Obtaining environmental information for species occurrences
For many research questions, we are interested in the environmental conditions where a certain species, population, or community lives. OBIS already provides some environmental data along with the records. For example, if you download records for the species Actinia equina, you can obtain values for sea surface temperature (SST), salinity (SSS), and bathymetry:
library(robis)
occ <- occurrence("Actinia equina")
## Retrieved 5000 records of approximately 9583 (52%)Retrieved 9583 records of
## approximately 9583 (100%)
head(occ[,c("sst", "sss", "bathymetry")], 4)
## # A tibble: 4 × 3
## sst sss bathymetry
## <dbl> <dbl> <dbl>
## 1 10.6 35.2 -50
## 2 10.6 34.8 -49
## 3 NA NA -7
## 4 11.4 34.2 -4
However, there are many other variables of interest. Also, depending on your question, you may need another source of environmental information or a different resolution. Here we will explore how to extract environmental information for these occurrences. This tutorial will explore extracting data from Bio-ORACLE, which provides essential physical, chemical, biological, and topographic data layers with global extent and uniform resolution. You can use the same code to extract data from any other data source in raster format.

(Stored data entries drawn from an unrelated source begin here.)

## config.mk

```make
export PLATFORM = sky130hd
export DESIGN_NAME = sobel_kernel_generator_unit
export DESIGN_NICKNAME = d
export VERILOG_FILES = /design/src/hdl/skg_pkg.sv /design/src/hdl/skg_ram.sv /design/src/hdl/skg_pass_unit.sv /design/src/hdl/sobel_kernel_generator_unit.sv
export VERILOG_INCLUDE_DIRS = /design/src /design/src/hdl
export SDC_FILE = /design/constraint.sdc
export NUM_CORES = 1
export LEC_CHECK = 0
export ABC_AREA = 1
export BUFFER_PORTS_ARGS = -buffer_cell sky130_fd_sc_hd__buf_2
export CORE_MARGIN = 3
export CORE_UTILIZATION = 45
export DETAILED_ROUTE_END_ITERATION = 10
export PLACE_DENSITY = 0.68
export SLEW_MARGIN = 20
export SYNTH_ARGS = -nofsm -noshare
export SYNTH_HDL_FRONTEND = slang
export SYNTH_SLANG_ARGS = --single-unit
```

## constraint.sdc

```tcl
create_clock -name clk_i -period 7.42 [get_ports clk_i]
set_input_delay 1.113 -clock clk_i [delete_from_list [all_inputs] [get_ports clk_i]]
set_output_delay 1.113 -clock clk_i [all_outputs]
set_load 0.005 [all_outputs]
```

Download data from Bio-ORACLE
The new version of Bio-ORACLE (v3) is hosted in an ERDDAP server, which
enable us to download only the data for the region and time period we
need. We can use the package biooracler
to download the
layers. First install the
package. We also load the terra
package, for spatial operations (see
explanation on the next section).
# install.packages("devtools")
devtools::install_github("bio-oracle/biooracler")
library(biooracler)
library(terra)
## terra 1.7.71
##
## Attaching package: 'terra'
## The following object is masked from 'package:robis':
##
## area
For our exercise we will obtain the data for species occurring in the Mediterranean sea. Thus, we can download the data for only this region. We download a shapefile of this area using the Marine Regions.
# Install the package
install.packages("mregions2", repos = "https://ropensci.r-universe.dev")
install.packages("wrapr")
library(mregions2)
## Warning: package 'mregions2' was built under R version 4.3.3
library(sf)
## Linking to GEOS 3.11.0, GDAL 3.5.3, PROJ 9.1.0; sf_use_s2() is TRUE
med <- gaz_search(1905) %>%
gaz_geometry()
plot(med, max.plot = 1, col = "grey90")
From the shapefile, we can see which are the limits (longitude and latitude) for this area:
limits <- st_bbox(med)
limits
## xmin ymin xmax ymax
## -6.032549 30.068087 36.215729 45.808914
With this information we can then download the data. We will obtain 4
parameters: SST, salinity, bathymetry and oxygen. You can see the
dataset IDs using the function list_layers
head(list_layers()[,1:2])
## Registered S3 method overwritten by 'hoardr':
## method from
## print.cache_info httr
## # A tibble: 6 × 2
## dataset_id title
## <chr> <chr>
## 1 tas_baseline_2000_2020_depthsurf Bio-Oracle AirTemperature [depthSurf] Baseli…
## 2 tas_ssp119_2020_2100_depthsurf Bio-Oracle AirTemperature [depthSurf] SSP119…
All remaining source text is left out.